W Hiszpanii mandaty trzeba regulować na miejscu. Odmowa zapłaty daje policji prawo do unieruchomienia pojazdu. Brak zapiętych pasów czy rozmowa przez telefon podczas prowadzenia kosztują 200 euro, przekroczenie prędkości oznacza mandat od 100 do 600 euro. Dla porównania w Polsce za korzystanie z komórki podczas jazdy zapłacimy 200 zł (ok. 50 euro), brak pasów - 100 zł (ok. 25 euro), zaś największa kara za nadmierną prędkość to 500 zł (ok. 125 euro) - jest to więc nawet 4-krotnie taniej. We Włoszech za zbyt szybką jazdę zapłacimy od 39 do 3 200 euro, rozmowę przez telefon - od 154 do 613 euro natomiast brak pasów - do 306 euro.

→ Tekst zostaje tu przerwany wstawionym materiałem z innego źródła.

### src/rtl/nibble_serial_adder.sv
// Multi-cycle W-bit add/subtract that reuses one 4-bit CLA slice, LS nibble first.
// Holds the slice itself so the block is self-contained.

module CLA_adder4bit (
  input  logic [3:0] a,
  input  logic [3:0] b,
  input  logic       cin,
  output logic [3:0] s,
  output logic       cout
);

  logic [3:0] g;
  logic [3:0] p;
  logic [4:0] c;

  assign g = a & b;
  assign p = a ^ b;

  // Flat lookahead equations; no ripple through the slice.
  assign c[0] = cin;
  assign c[1] = g[0] | (p[0] & cin);
  assign c[2] = g[1] | (p[1] & g[0]) | (p[1] & p[0] & cin);
  assign c[3] = g[2] | (p[2] & g[1]) | (p[2] & p[1] & g[0]) | (p[2] & p[1] & p[0] & cin);
  assign c[4] = g[3] | (p[3] & g[2]) | (p[3] & p[2] & g[1]) | (p[3] & p[2] & p[1] & g[0])
              | (p[3] & p[2] & p[1] & p[0] & cin);

  assign s    = p ^ c[3:0];
  assign cout = c[4];

endmodule

module nibble_serial_adder #(
  parameter int unsigned NIBBLES = 4
) (
  input  logic                 clk,
  input  logic                 rst,
  input  logic                 start,
  input  logic                 sub,
  input  logic [4*NIBBLES-1:0] a,
  input  logic [4*NIBBLES-1:0] b,
  output logic                 busy,
  output logic                 done,
  output logic [4*NIBBLES-1:0] sum,
  output logic                 cout,
  output logic                 overflow,
  output logic                 zero
);

  localparam int unsigned W = 4 * NIBBLES;

  typedef enum logic [1:0] {StIdle, StRun, StDone} state_e;

  state_e         state_q;
  logic [W-1:0]   opa_q;
  logic [W-1:0]   opb_q;
  logic           carry_q;
  logic [2:0]     idx_q;

  logic [3:0]     nib_a;
  logic [3:0]     nib_b;
  logic [3:0]     slice_s;
  logic           slice_cout;
  logic [W-1:0]   sum_wr;
  logic           last_nib;

  always_comb begin
    nib_a  = '0;
    nib_b  = '0;
    sum_wr = sum;
    for (int unsigned i = 0; i < NIBBLES; i++) begin
      if (idx_q == 3'(i)) begin
        nib_a              = opa_q[4*i +: 4];
        nib_b              = opb_q[4*i +: 4];
        sum_wr[4*i +: 4]   = slice_s;
      end
    end
  end

  assign last_nib = (idx_q == 3'(NIBBLES - 1));

  CLA_adder4bit u_cla (
    .a    (nib_a),
    .b    (nib_b),
    .cin  (carry_q),
    .s    (slice_s),
    .cout (slice_cout)
  );

  always_ff @(posedge clk) begin
    if (rst) begin
      state_q  <= StIdle;
      opa_q    <= '0;
      opb_q    <= '0;
      carry_q  <= 1'b0;
      idx_q    <= '0;
      sum      <= '0;
      cout     <= 1'b0;
      overflow <= 1'b0;
      zero     <= 1'b0;
      done     <= 1'b0;
      busy     <= 1'b0;
    end else begin
      unique case (state_q)
        StIdle: begin
          if (start) begin
            opa_q    <= a;
            opb_q    <= sub ? ~b : b;
            // Two's-complement subtract: +1 arrives as the first carry-in.
            carry_q  <= sub;
            idx_q    <= '0;
            sum      <= '0;
            cout     <= 1'b0;
            overflow <= 1'b0;
            zero     <= 1'b0;
            busy     <= 1'b1;
            state_q  <= StRun;
          end
        end
        StRun: begin
          sum     <= sum_wr;
          carry_q <= slice_cout;
          if (last_nib) begin
            cout     <= slice_cout;
            overflow <= (opa_q[W-1] == opb_q[W-1]) && (slice_s[3] != opa_q[W-1]);
            zero     <= (sum_wr == '0);
            done     <= 1'b1;
            state_q  <= StDone;
          end else begin
            idx_q <= idx_q + 3'd1;
          end
        end
        StDone: begin
          done    <= 1'b0;
          busy    <= 1'b0;
          state_q <= StIdle;
        end
        default: begin
          state_q <= StIdle;
        end
      endcase
    end
  end

endmodule

### config.mk
export PLATFORM = sky130hd
export DESIGN_NAME = nibble_serial_adder
export DESIGN_NICKNAME = d
export VERILOG_FILES = /design/src/rtl/nibble_serial_adder.sv
export SDC_FILE = /design/constraint.sdc
export NUM_CORES = 1
export LEC_CHECK = 0
export ABC_AREA = 1
export CELL_PAD_IN_SITES_DETAIL_PLACEMENT = 0
export CELL_PAD_IN_SITES_GLOBAL_PLACEMENT = 2
export CORE_ASPECT_RATIO = 1.1
export CORE_UTILIZATION = 29
export DETAILED_ROUTE_END_ITERATION = 16
export PLACE_DENSITY_LB_ADDON = 0.1
export SLEW_MARGIN = 5
export SYNTH_ARGS = -nofsm -noshare
export SYNTH_HDL_FRONTEND = slang
export SYNTH_SLANG_ARGS = --single-unit
### constraint.sdc
create_clock -name clk -period 3.73 [get_ports clk]
set_input_delay 0.746 -clock clk [delete_from_list [all_inputs] [get_ports clk]]
set_output_delay 0.746 -clock clk [all_outputs]
set_load 0.01 [all_outputs]
==> insert_results.sql, run 1 <==
INSERT INTO impl_metrics (metric_group, metric, value, unit) VALUES
('status', 'status', 'completed', ''),
('yosys', 'yosysWarningCount', '0', ''),
('grt', 'wire_length_of_the_first_global_routing_pass', '13900', 'microns'),
('critical_path', 'worstRegToRegCells', '16', ''),
('layout', 'diodes', '0', ''),
('sta', 'timing.slew.headroom', '39.3', '%'),
('clock_tree', 'post-cts-setup-buffers', '0', ''),
('clock_tree', 'clock_tree_root_buffer_cell', 'clkbuf_8', ''),
('critical_path', 'worstSetupPathDepth', '16', ''),
('grt', 'gr-usage-all-layers', '16.6', '%'),
('worst_hold_path', 'min_path_type', 'reg -> reg', ''),
('route', 'drt_iter0_drc', '80', ''),
('die', 'placeableCoreArea', '10100', 'sq um'),
('job', 'max-cap-violations', '0', ''),
('yosys', 'net_count_after_synthesis', '468', ''),
('clock_tree', 'h_tree_levels', '3', ''),
('yosys', 'netlist.area_leader.share', '38.6', '%'),
('sta', 'setup_violations', '0', ''),
('layout', 'area_overhead_vs_synth', '28.8', '%'),
('sta', 'drv_slew', '0', ''),
('critical_path', 'cpPeakStageDelay', '0.52', 'ns'),
('critical_path', 'startpoint_of_the_lowest_slack_register_to_register_path', 'idx_q[1]', ''),
('yosys', 'async_set_reset_flop_share_out_of_synthesis', '0', '%'),
('critical_path', 'cp_data_required_time', '4.01', 'ns'),
('yosys', 'yosys.cell_types.count', '32', ''),
('clock_tree', 'worst_setup_hold_path_clk_slew', '0.08', 'ns'),
('power_and_ir_drop', 'power_density', '424', 'nW/um^2'),
('worst_hold_path', 'hold_path_depth', '2', ''),
('critical_path', 'worstSetupEndpointType', 'flip-flop', ''),
('yosys', 'synth_top_cells_by_area', 'dfxtp_1, nand2_1, o21ai_0', ''),
('critical_path', 'worstPathBufferInverterCount', '2', ''),
('grt', 'grt_pass1_vias', '2759', ''),
('die', 'initial_core_util', '30.4', '%'),
('critical_path', 'cp.arrival', '3.48', 'ns'),
('route', 'route.detailed.wl_per_inst', '13.8', 'microns'),
('yosys', 'area_of_the_mapped_netlist', '3060', 'sq um'),
('clock_tree', 'ctsResizeCount', '0', ''),
('route', 'avgViaCountPerCell', '4.54', ''),
('route', 'final_antenna_net_count', '0', ''),
('route', 'detail_route.first_pass.iterations', '4', ''),
('grt', 'grt_antenna_before_repair', '0', ''),
('critical_path', 'crit_path_cell_trace', 'ha_1 -> ha_1 -> inv_1 -> o22ai_1 -> fa_1 -> inv_1 -> nand3_1 -> nand2_1 -> nand2_1 -> nor2_1 -> nand2_1 -> nor2_2 -> nand3_1 -> nor2_1 -> nand2_1 -> nand2_1', ''),
('route', 'via_count', '2811', ''),
('yosys', 'synth.most_common_cell', 'nand2_1', ''),
('critical_path', 'worst_path_dominant_cell_family', 'adder cells', ''),
('placement', 'hpwlAfterDp', '6150', 'microns'),
('yosys', 'synth_enable_flop_cells', '0', ''),
('clock_tree', 'cts_inserted_buffers', '9', ''),
('placement', 'placed_area', '3740', 'sq um'),
('yosys', 'postSynthRegisterBits', '59', ''),
('sta', 'min_period', '3.20', 'ns'),
('critical_path', 'slowest_stage', 'fa_1', ''),
('critical_path', 'start_kind', 'flip-flop', ''),
('die', 'io-pin-count', '57', ''),
('placement', 'port-buffer-count', '56', ''),
('critical_path', 'crit_path_start', 'idx_q[1]', ''),
('die', 'die-height', '110', 'microns'),
('clock_tree', 'clock_path_buffers', '2', ''),
('critical_path', 'ff2ff_setup_slack', '0.53', 'ns'),
('yosys', 'synth.avg_cell_area', '7.26', 'sq um'),
('placement', 'place_congestion', '0.763', ''),
('critical_path', 'crit_top_cell', 'nand2_1', ''),
('die', 'floorplan.rows', '38', ''),
('yosys', 'synthCells', '422', ''),
('critical_path', 'timing.setup.critical_path_class', 'reg -> reg', ''),
('critical_path', 'worstPathMaxFanout', '11', ''),
('sta', 'final_hold_viol_count', '0', ''),
('route', 'finalWirelength', '8540', 'microns'),
('route', 'drcViolationCount', '0', ''),
('layout', 'share_of_cells_above_drive_strength_1', '10.4', '%'),
('power_and_ir_drop', 'total_leakage_power', '1.56', 'nW');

We Francji nadmierna prędkość kosztuje od 135 do 1 500 euro, warto też pamiętać, że ponowne popełnienie tego samego wykroczenia powoduje w tym kraju wzrost kary o 100 proc. W Chorwacji brak pasów czy korzystanie z telefonu komórkowego grożą 300-złotowym mandatem, natomiast przekroczenie prędkości o ponad 50 km/h oznacza karę w wysokości nawet 9 000 zł - czyli 18 razy tyle, co w Polsce. W Portugalii kierowca rozmawiający prez telefon może zapłacić od 120 euro wzwyż, natomiast przekroczenie prędkości grozi mandatem oscylującym pomiędzy 60 a 2 500 euro.